In these types of crimes, victims are lured to click on enticing internet ads, which often borrow credibility from a well-known figure. A recent example targeted at Germany used fake news about Elon Musk quitting Tesla to run an AI investment firm.
They’re then pressured by phone and e-mail by syndicate workers to make an initial modest investment – around €250 or so – and increasing amounts after that. While investors may think they’re earning profits day by day, when they go to cash out, there’s no money.
One of the biggest centers uncovered by German prosecutors had more than 400 operatives in Kosovo. It scammed German victims out of some €32 million in less than three years.
For mainstream finance, online trading scams are becoming a reputational risk that’s no longer confined to the sidelines. Scammers have mimicked Deutsche Bank’s trading-platform Xmarkets, borrowing the name and its solid appeal to middle-class investors.
The brains behind the network of gangs running the scams have, in the past, picked on some very high-profile targets. One is Gery Shalon, the mastermind of one of the biggest-ever hacks on the US financial system. He had to return over $400 million as part of a deal with the US.
Shalon’s partners include fellow Israeli citizen Gal Barak, dubbed the “Wolf of Sofia” for building a scammer empire from the Bulgarian capital.
Employed to scam
Their call centers are run with multi-layered management, processes and accounting. They can have shiny offices, pay local taxes and offer seemingly legitimate jobs. The one run by Barak used to have a big recruitment banner at Sofia airport.

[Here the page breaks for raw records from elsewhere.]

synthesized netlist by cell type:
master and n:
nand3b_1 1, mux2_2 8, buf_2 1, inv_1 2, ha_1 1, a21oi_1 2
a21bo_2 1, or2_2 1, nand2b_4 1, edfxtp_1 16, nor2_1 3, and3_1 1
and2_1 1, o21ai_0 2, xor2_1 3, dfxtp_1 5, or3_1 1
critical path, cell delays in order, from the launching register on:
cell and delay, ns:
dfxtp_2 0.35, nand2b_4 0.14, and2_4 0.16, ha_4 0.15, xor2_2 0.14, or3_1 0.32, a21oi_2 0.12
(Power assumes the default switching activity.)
### src/rtl/pes_pkg.sv
// shared types, constants and helpers of the particle event selector
package pes_pkg;

    // defaults for the top level parameters
    localparam int DEF_MAX_PARTICLES = 16;
    localparam int DEF_MOMENTUM_BITS = 18;

    // particle ids and type table
    localparam int ID_W   = 6;
    localparam int NTYPES = 11;
    localparam int TYPE_W = 4;
    localparam int CNT_W  = 5;
    localparam logic [CNT_W-1:0] CNT_MAX = 5'd31;

    localparam logic [ID_W-1:0] ID_GAMMA = 6'd1;
    localparam logic [ID_W-1:0] ID_RES_A = 6'd3;
    localparam logic [ID_W-1:0] ID_PI0   = 6'd7;
    localparam logic [ID_W-1:0] ID_PIP   = 6'd8;
    localparam logic [ID_W-1:0] ID_PIM   = 6'd9;
    localparam logic [ID_W-1:0] ID_KP    = 6'd11;
    localparam logic [ID_W-1:0] ID_KM    = 6'd12;
    localparam logic [ID_W-1:0] ID_N     = 6'd13;
    localparam logic [ID_W-1:0] ID_P     = 6'd14;
    localparam logic [ID_W-1:0] ID_PBAR  = 6'd15;
    localparam logic [ID_W-1:0] ID_ETA   = 6'd17;
    localparam logic [ID_W-1:0] ID_RES_B = 6'd18;

    localparam logic [TYPE_W-1:0] T_UNK  = 4'd0;
    localparam logic [TYPE_W-1:0] T_GAM  = 4'd1;
    localparam logic [TYPE_W-1:0] T_PIP  = 4'd2;
    localparam logic [TYPE_W-1:0] T_PIM  = 4'd3;
    localparam logic [TYPE_W-1:0] T_PI0  = 4'd4;
    localparam logic [TYPE_W-1:0] T_ETA  = 4'd5;
    localparam logic [TYPE_W-1:0] T_KP   = 4'd6;
    localparam logic [TYPE_W-1:0] T_KM   = 4'd7;
    localparam logic [TYPE_W-1:0] T_P    = 4'd8;
    localparam logic [TYPE_W-1:0] T_PBAR = 4'd9;
    localparam logic [TYPE_W-1:0] T_N    = 4'd10;

    typedef logic [NTYPES-1:0][CNT_W-1:0] t_counts;

    // channel code
    localparam int CODE_W     = 27;
    localparam int CODE_SUM_W = 29;
    localparam logic [CODE_W-1:0] CODE_MAX = 27'h7FF_FFFF;
    localparam int unsigned W_UNK  = 10000000;
    localparam int unsigned W_PBAR = 1000000;
    localparam int unsigned W_N    = 100000;
    localparam int unsigned W_P    = 10000;
    localparam int unsigned W_ETA  = 1000;
    localparam int unsigned W_K    = 100;
    localparam int unsigned W_PI   = 10;

    // topology modes and the channel codes they imply
    localparam int MODE_W = 3;
    localparam logic [MODE_W-1:0] MODE_NONE       = 3'd0;
    localparam logic [MODE_W-1:0] MODE_P_PIP_PIM  = 3'd1;
    localparam logic [MODE_W-1:0] MODE_P_PIP      = 3'd2;
    localparam logic [MODE_W-1:0] MODE_2PIP_PIM   = 3'd3;
    localparam logic [MODE_W-1:0] MODE_PIP_PIM_KP = 3'd4;
    localparam logic [CODE_W-1:0] CODE_P_PIP_PIM  = 27'd10020;
    localparam logic [CODE_W-1:0] CODE_P_PIP      = 27'd10010;
    localparam logic [CODE_W-1:0] CODE_2PIP_PIM   = 27'd30;
    localparam logic [CODE_W-1:0] CODE_PIP_PIM_KP = 27'd120;

    // squared mass
    localparam int MSQ_OUT_W = 47;
    localparam int WIDE_W    = 64;
    localparam logic signed [WIDE_W-1:0] MSQ_MAX_WIDE = 64'sh0000_3FFF_FFFF_FFFF;
    localparam logic signed [WIDE_W-1:0] MSQ_MIN_WIDE = 64'shFFFF_C000_0000_0000;

    // configuration
    localparam int MASS_W     = 16;
    localparam int KEPT_W     = 30;
    localparam int CFG_ADDR_W = 3;
    localparam int CFG_DATA_W = 30;
    localparam logic [CFG_ADDR_W-1:0] CFG_CHECK_CHANNEL  = 3'd0;
    localparam logic [CFG_ADDR_W-1:0] CFG_WANTED_CHANNEL = 3'd1;
    localparam logic [CFG_ADDR_W-1:0] CFG_CHECK_MODE     = 3'd2;
    localparam logic [CFG_ADDR_W-1:0] CFG_WANTED_MODE    = 3'd3;
    localparam logic [CFG_ADDR_W-1:0] CFG_MASS_LOW       = 3'd4;
    localparam logic [CFG_ADDR_W-1:0] CFG_MASS_HIGH      = 3'd5;
    localparam logic [CFG_ADDR_W-1:0] CFG_MAX_KEPT       = 3'd6;
    localparam logic [MASS_W-1:0] MASS_HIGH_RST = 16'd50000;
    localparam logic [KEPT_W-1:0] MAX_KEPT_RST  = 30'd999999999;

    typedef struct packed {
        logic              check_channel;
        logic [CODE_W-1:0] wanted_channel;
        logic              check_mode;
        logic [MODE_W-1:0] wanted_mode;
        logic [MASS_W-1:0] mass_low;
        logic [MASS_W-1:0] mass_high;
        logic [KEPT_W-1:0] max_kept;
    } t_cfg;

    // result word, keep in bit 0
    typedef struct packed {
        logic                 limit_reached;
        logic [MODE_W-1:0]    mode_found;
        logic [CODE_W-1:0]    channel_code;
        logic [MSQ_OUT_W-1:0] mass_squared;
        logic                 keep;
    } t_result;

    localparam int OUT_TDATA_W      = 80;
    localparam int OUT_KEEP_BIT     = 0;
    localparam int OUT_MSQ_SIGN_BIT = 47;
    localparam int OUT_CODE_LSB     = 48;
    localparam int OUT_MODE_LSB     = 75;

    // event queue depth between front and back
    localparam int QUEUE_DEPTH = 2;

    // map a particle id onto its counter
    function automatic logic [TYPE_W-1:0] type_of(input logic [ID_W-1:0] id);
        logic [TYPE_W-1:0] t;
        case (id)
            ID_GAMMA: t = T_GAM;
            ID_PI0:   t = T_PI0;
            ID_PIP:   t = T_PIP;
            ID_PIM:   t = T_PIM;
            ID_KP:    t = T_KP;
            ID_KM:    t = T_KM;
            ID_N:     t = T_N;
            ID_P:     t = T_P;
            ID_PBAR:  t = T_PBAR;
            ID_ETA:   t = T_ETA;
            default:  t = T_UNK;
        endcase
        return t;
    endfunction

    // protons, neutrons and two reserved ids stay out of the momentum sum
    function automatic logic no_sum(input logic [ID_W-1:0] id);
        return (id == ID_RES_A) || (id == ID_N) || (id == ID_P) || (id == ID_RES_B);
    endfunction

endpackage

### src/rtl/pes_front.sv
// front end: takes particles, sums four-momenta and counts types per event
module pes_front #(
    parameter int MAX_PARTICLES = pes_pkg::DEF_MAX_PARTICLES,
    parameter int MOMENTUM_BITS = pes_pkg::DEF_MOMENTUM_BITS,
    parameter int SUM_W         = MOMENTUM_BITS + $clog2(MAX_PARTICLES)
) (
    input  logic                            i_clk,
    input  logic                            i_rst_n,
    input  logic                            i_valid,
    output logic                            o_ready,
    input  logic [pes_pkg::ID_W-1:0]        i_particle_id,
    input  logic signed [MOMENTUM_BITS-1:0] i_mom_x,
    input  logic signed [MOMENTUM_BITS-1:0] i_mom_y,
    input  logic signed [MOMENTUM_BITS-1:0] i_mom_z,
    input  logic signed [MOMENTUM_BITS-1:0] i_energy,
    input  logic                            i_last,
    output logic                            o_ev_valid,
    input  logic                            i_ev_ready,
    output logic [4*SUM_W+pes_pkg::NTYPES*pes_pkg::CNT_W-1:0] o_ev_data
);
    import pes_pkg::*;

    localparam int PCNT_W = $clog2(MAX_PARTICLES + 1);

    logic signed [SUM_W-1:0] r_sum_x, r_sum_y, r_sum_z, r_sum_e;
    logic signed [SUM_W-1:0] n_sum_x, n_sum_y, n_sum_z, n_sum_e;
    t_counts                 r_cnt, n_cnt;
    logic [PCNT_W-1:0]       r_part_cnt, n_part_cnt;
    logic [TYPE_W-1:0]       id_type;
    logic                    take;
    logic                    accept;

    assign o_ready  = i_ev_ready;
    assign accept   = i_valid && o_ready;
    assign id_type  = type_of(i_particle_id);
    assign take     = (r_part_cnt < PCNT_W'(MAX_PARTICLES));

    // accumulate one particle
    always_comb begin
        n_sum_x    = r_sum_x;
        n_sum_y    = r_sum_y;
        n_sum_z    = r_sum_z;
        n_sum_e    = r_sum_e;
        n_cnt      = r_cnt;
        n_part_cnt = r_part_cnt;
        if (take) begin
            n_part_cnt = r_part_cnt + 1'b1;
            if (!no_sum(i_particle_id)) begin
                n_sum_x = r_sum_x + SUM_W'(i_mom_x);
                n_sum_y = r_sum_y + SUM_W'(i_mom_y);
                n_sum_z = r_sum_z + SUM_W'(i_mom_z);
                n_sum_e = r_sum_e + SUM_W'(i_energy);
            end
            if (r_cnt[id_type] != CNT_MAX) begin
                n_cnt[id_type] = r_cnt[id_type] + 1'b1;
            end
        end
    end

    // hand the closed event to the queue
    assign o_ev_valid = accept && i_last;
    assign o_ev_data  = {n_sum_e, n_sum_z, n_sum_y, n_sum_x, n_cnt};

    // event accumulators, cleared after the last particle
    always_ff @(posedge i_clk) begin
        if (!i_rst_n) begin
            r_sum_x    <= '0;
            r_sum_y    <= '0;
            r_sum_z    <= '0;
            r_sum_e    <= '0;
            r_cnt      <= '0;
            r_part_cnt <= '0;
        end else if (accept) begin
            if (i_last) begin
                r_sum_x    <= '0;
                r_sum_y    <= '0;
                r_sum_z    <= '0;
                r_sum_e    <= '0;
                r_cnt      <= '0;
                r_part_cnt <= '0;
            end else begin
                r_sum_x    <= n_sum_x;
                r_sum_y    <= n_sum_y;
                r_sum_z    <= n_sum_z;
                r_sum_e    <= n_sum_e;
                r_cnt      <= n_cnt;
                r_part_cnt <= n_part_cnt;
            end
        end
    end

endmodule

### config.mk
export PLATFORM = sky130hd
export DESIGN_NAME = pes_front
export DESIGN_NICKNAME = d
export VERILOG_FILES = /design/src/rtl/pes_pkg.sv /design/src/rtl/pes_front.sv
export SDC_FILE = /design/constraint.sdc
export NUM_CORES = 1
export LEC_CHECK = 0
export BUFFER_PORTS_ARGS = -buffer_cell sky130_fd_sc_hd__buf_2
export CAP_MARGIN = 20
export CORE_MARGIN = 10
export CORE_UTILIZATION = 40
export CTS_BUF_LIST = sky130_fd_sc_hd__clkbuf_8
export CTS_CLUSTER_DIAMETER = 200
export CTS_CLUSTER_SIZE = 30
export DETAILED_ROUTE_END_ITERATION = 7
export PLACE_DENSITY = 0.61
export SYNTH_ARGS = -nofsm -noshare
export SYNTH_HDL_FRONTEND = slang
export SYNTH_SLANG_ARGS = --single-unit
### constraint.sdc
create_clock -name i_clk -period 4.7 [get_ports i_clk]
set_input_delay 0.705 -clock i_clk [delete_from_list [all_inputs] [get_ports i_clk]]
set_output_delay 0.705 -clock i_clk [all_outputs]
set_load 0.02 [all_outputs]
### Word level (Yosys, flattened, before mapping)

Memories as Yosys holds them, arrays and structs flattened.
Index checks and enable logic that the tools add are counted.

* add/sub/neg operators: 6
* $lt $le $gt $ge: 3
* equality and inequality tests: 5
* mux-type cells: 23
* reduce and logical (&&, ||, !) cells: 8

Operator list (number)
* 22-bit 2-to-1 mux: 12
* 55-bit 2-to-1 mux: 3
* 22-bit by 18-bit adder with 22-bit output: 4
* 55-bit bitwise mux: 1
* 5-bit binary-select mux with 4-bit select: 1
* 5-bit demux with 4-bit select: 1
* 5-bit 2-to-1 mux: 4
* 6-bit by 4-bit equality test with 1-bit output (second input constant): 2
* 5-bit by 1-bit adder with 5-bit output (second input constant): 2
* 6-bit by 2-bit equality test with 1-bit output (second input constant): 1
* 6-bit by 5-bit equality test with 1-bit output (second input constant): 1
* 4-bit by 5-bit less-than comparator with 1-bit output (second input constant): 1
* 5-bit less-than comparator (second input constant): 1
* 5-bit inequality test (second input constant): 1
* 4-bit by 1-bit >= comparator with 1-bit output (second input constant): 1
* 4-bit 2-to-1 mux: 1
* 1-bit logical AND: 3
* 1-bit logical OR: 3
* 2-bit AND reduction: 1
* 2-bit nonzero test: 1

* register bits: 148
* ROM bits: 128
* input bits: 83
* output and inout port bits: 145
* word-level logic and storage cells: 62
* memories kept: 1

Memory list
* (no name shown): depth 32, bits a word 4, rd ports 1, clocked after memory_dff 0, wr ports 0, line pes_pkg.sv:118 `case (id)`

### Depth between registers and ports, before layout

Gate-level depths: netlist of run 1.
An unclocked memory read counts as a cell.

* word-level depth: 10
* gate-level depth with buffers: 22
* gate-level depth less buffers: 20

### Least setup slack after synthesis of run 1

Ideal clock, no wire load.

* kind: input to output
* from: in i_particle_id[0] in the netlist's numbering
* to: out o_ev_data[35] in the netlist's numbering
* data arrival time: 4.147 ns
* required time: 3.995 ns
* slack: -0.152 ns
* cell stages on the path: 19
* buffers on the path: 2
* cells stage by stage: inv_1 -> ha_1 -> mux2i_4 -> nand2_4 -> mux2_1 -> a22oi_1 -> nor2_1 -> nor2_4 -> inv_2 -> buf_2 -> ha_1 -> nand2_1 -> nor2_1 -> ha_1 -> nor2_1 -> nand3_1 -> or2_2 -> clkbuf_1 -> o21ai_0

* word-level cells in the longest chain between the ends: 9
* elaborated cells between the ends (all ways): 14
* those cells by class: add/sub: 1; order compare: 2; eq/ne: 1; mux: 8; reduce/logical: 1; memory: 1

RTL lines
* start, declared: line pes_front.sv:11 `input logic [pes_pkg::ID_W-1:0] i_particle_id,`
* memory read 32 x 4 bit *
* 4-bit 2-to-1 mux *: line pes_pkg.sv:118
* branches (longest 5 deep; another with 5-bit by 1-bit adder with 5-bit output)
* 55-bit 2-to-1 mux *: line pes_front.sv:54 `if (r_cnt[id_type] != CNT_MAX) begin`
* 55-bit 2-to-1 mux *: line pes_front.sv:46 `if (take) begin`
* end, declared: line pes_front.sv:19 `output logic [4*SUM_W+pes_pkg::NTYPES*pes_pkg::CNT_W-1:0] o_ev_data`

Mark *: on every way between the ends. The select of a mux whose other input is x is not followed.

### Worst setup path after layout of run 1

* from: in i_particle_id[0] in the netlist's numbering
* to: out o_ev_data[6] in the netlist's numbering

The elaborated chain is that of the path after synthesis.

==> results of run 1 <==
==> cells in the final DEF (no fill, tap or decap), types with 37 or more instances in the layout <==
cell	n
a21o_1	37
a21oi_1	73
a22oi_1	65
buf_2	207
buf_4	113
dfxtp_1	148
ha_1	90
inv_1	44
nand2_1	225
nor2_1	125
o21ai_0	111
==> worst max-delay path: stages <==
cell	delay, ns
buf_2	0.10
inv_2	0.05
ha_1	0.26
and4bb_2	0.25
a21o_4	0.23
nand2_8	0.10
mux4_2	0.50
mux2i_1	0.14
o22a_1	0.20
nor2_2	0.05
ha_2	0.17
nor2_4	0.13
buf_6	0.16
nand3_4	0.11
nor2_4	0.13
buf_6	0.12
mux2_2	0.36
buf_6	0.14
==> per-layer routing <==
layer,GRT usage (%),routed length (um),up-vias
met3,6.21,3070,62
met5,0,46,-
met1,27.9,18500,5902
met4,6.34,912,8
met2,39.2,21100,346
li1,-,-,6067
==> synth_stat cells, types with 10 or more instances <==
cell and count:
inv_1 47, xor2_1 30, clkbuf_1 53, nor2_1 136
o21ai_1 11, a31oi_1 15, a211oi_1 10, a21o_1 37
mux2i_1 14, o21ai_0 117, and3_1 10, o21a_1 12
nand4_1 12, a22o_1 35, nand2_1 231, dfxtp_1 148
nand3_1 40, mux2_2 38, nor3_1 16, xnor2_1 36
a21oi_1 74, o211ai_1 14, nor2b_1 11, buf_2 11
nand2b_1 16, ha_1 93, o22ai_1 10, or3_1 11
a32oi_1 10, a22oi_1 65, and2_1 11
==> worst max-delay path by stage <==
| stage | cells after the start | slack [ns] | end |
|---|---|---|---|
| 6_report | 18 | 0.1 | o_ev_data[6] |
| 5_1_grt | 18 | -0.05 | o_ev_data[6] |
| 4_1_cts | 20 | -0.006 | o_ev_data[30] |
| 3_5_place_dp | 17 | -0.09 | o_ev_data[14] |
| 3_3_place_gp | 17 | -0.07 | o_ev_data[14] |
| 2_1_floorplan | 19 | -0.15 | o_ev_data[35] |
==> cells by family (layout without fill, tap and decap cells) <==
family / after synthesis / after routing / synth area share [%]
muxes: 60 / 60 / 6.17
DFF: 148 / 148 / 25.2
and+or+nand+nor: 526 / 526 / 20.5
AOI/OAI and AO/OA: 487 / 487 / 28.0
buffers and inverters: 124 / 419 / 4.44
xor gates and xnor gates: 67 / 67 / 5.06
adders and majority gates: 97 / 97 / 10.6
==> metrics by stage <==
step	hold WS [ns]	util (%)	total power, mW	TNS (ns)
detailed placement	0.472	47.9	2.33	-0.352
floorplan	0.441	-	1.99	-0.304
global route	0.530	50.8	3.61	-0.227
CTS	0.487	49.4	3.44	-0.00614
finish	0.490	50.8	3.43	0
global placement	0.461	47.9	2.33	-0.213
==> power by group through the flow <==
stage          logic [mW]  clock network, mW  registers [mW]
4_1_cts              1.00               1.12            1.31
5_1_grt              1.12               1.18            1.31
3_5_place_dp        0.997                  0            1.34
2_1_floorplan       0.657                  0            1.33
3_3_place_gp        0.990                  0            1.34
6_report             1.02               1.10            1.31
==> cell type report <==
| type | count | area [sq um] |
|---|---|---|
| fill | 2890 | 14200 |
| multi-input combinational | 1237 | 8550 |
| sequential | 148 | 2960 |
| timing repair buffer | 338 | 2090 |
| tap | 384 | 480 |
| clock buffer | 18 | 248 |
| inverter | 49 | 184 |
| clock inverter | 14 | 165 |
==> timing repair <==
action,CTS,global route
setup buffers,0,11
setup endpoints to repair,12,53
hold buffers,0,0
pin swaps,1,19
resized for setup,3,98
==> sequential cells by signal, indices dropped and copies added (netlist names) <==
| signal | cells |
|---|---|
| r_cnt | 55 |
| r_part_cnt | 5 |
| r_sum_e | 22 |
| r_sum_x | 22 |
| r_sum_y | 22 |
| r_sum_z | 22 |
==> out/results.txt, run 1 <==
status = complete, no violations
Initial Util = 40.7%
Syn Nets = 1689
WL per Instance = 19.9 um
CTS tree = built
LEAKAGE = 6.68 nW
Final Setup Violations = 0
Hold Path End = r_cnt[32]
worst hold start = r_cnt[32]
Clk pwr share = 32.1%
Yosys Warn Count = 0
Layout area overhead = 24.8%
Fmax = 0.217 GHz
CP startpoint kind = primary input
antenna violations before repair = 5
vias in the first global route = 12000
number of synthesized flops with an enable pin = 0
Worst setup EP type = primary output
num rows = 62
total placed cells including tap cells = 2145
Reg2Reg Depth = 13
CTS buffer count = 17
setup ws final = 0.0987 ns
maximum fanout along the worst path = 6
Crit path required time = 3.99 ns
GRT Util Overall = 23.0%
vias = 12400
DRC violations left = 0
sw frac = 36.9%
DRT Pass-1 Iters = 5
share of cells above drive strength 1 = 27.3%
post-synthesis cell type count = 91
worst r2r src = r_sum_e[0]
commonest register cell after synthesis = dfxtp_1
Reg-to-Reg End = r_sum_e[20]
Max Cap Viol = 0
Pins Over Slew Limit = 0
crit path DAT = 3.90 ns
# IOs = 228
RePlAce Congestion = 1.02
Root Buffer = clkbuf_8
sequential share of the synthesized area = 25.2%
Switching Power = 1.27 mW
die width = 191 um
clk slew on worst S/H paths = 0.09 ns
maximum vdd ir drop = 0.000151 V
n_diodes = 0
share of the synthesized area in the top cell type = 25.2%
Layout Nets = 1971
final hold violations = 0
Setup CP Type = in2out
period utilization = 97.9%
fin crit period = 4.60 ns
Max clock buf depth = 2
dpl hpwl = 32.9 mm
Die Area = 36600 sq um
Synth Register Bits = 148
top post-synthesis cells by area = dfxtp_1 (25%), ha_1 (9.9%), nand2_1 (7.4%)
core area = 28900 sq um
Die Height = 191 um
number of port buffers = 227
first-pass GRT wire length = 67.3 mm
largest net degree at the start of global routing = 68
Synth async-reset ratio = 0%
mapped cell area = 11800 sq um
skew final = 0.0156 ns
syn avg cell area = 7.79 sq um
dpl ws = -0.0879 ns
clock sinks = 148
DR iter-0 viols = 902
final wirelength = 43.6 mm
Int Pwr = 2.16 mW
total grt overflow = 0
Post-Syn Instances = 1509
Hold Path Depth = 2
crit path from = i_particle_id[0]
Hold Path Class = reg2reg
reg2reg setup slack = 1.60 ns
Sequential Power Share = 38.2%
vias per std cell = 5.66
worst skew pair latency = 0.49 ns
htree depth = 4
Comb power frac = 29.7%
antenna viol nets, final = 0
PD cells = 234 nW/um^2
max_slew headroom = 31.5%
Placement Cell Area = 13800 sq um
worst slew pin tran = 1.03 ns
Post-Layout Cell Count = 2188
final instance area = 14700 sq um
Synth area leader = dfxtp_1
Note: power is estimated with default switching activity, not from simulation.
==> run 2: changes to the inputs <==
Settings changed: CTS_BUF_LIST sky130_fd_sc_hd__clkbuf_8 to sky130_fd_sc_hd__clkbuf_16.
==> run 2 against run 1 <==
Net effect:
- utilization up 0.40 points
- critical endpoint is now o_ev_data[44]
- global-route usage about the same
- cell area up 0.78%
- clock skew down 0.0036 ns
- sequential power about the same
- hold slack better by 0.00068 ns
- critical path depth unchanged
- wire length down 0.16%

The job of the operatives is to contact customers who log on to one of the many websites – with names like “Zoomtrader” or “Option888” – and talk them into investing a relatively small amount of cash, with the promise of quick and easy profits. Clients are then handed over to other agents, who act as “investment advisers” and are trained to use techniques of psychological manipulation.
Customers are led to believe, through fake online software and the advisers, that their cash is invested in financial products ranging from currencies to stocks, bonds, crypto and even derivatives. Wins or losses can be generated on the website as needed, regardless of what the “real” markets are doing.
But their money is already gone. Some of the artifices are so convincing that some investors thought they have lost money due to market downturns.
Other than online trades, scammers also target vulnerable people in Europe through dating apps, such as a woman from Berlin who lost her life savings. When the 45-year-old was diagnosed with breast cancer in 2022, she signed up with an online dating platform to ease her mind from her illness.
She soon got to know what seemed to be a nice man of Asian descent and they started an intense chat relationship which comforted her. She didn’t question his explanation why the two couldn’t meet. He said he was in the wine business and had to be in New York frequently.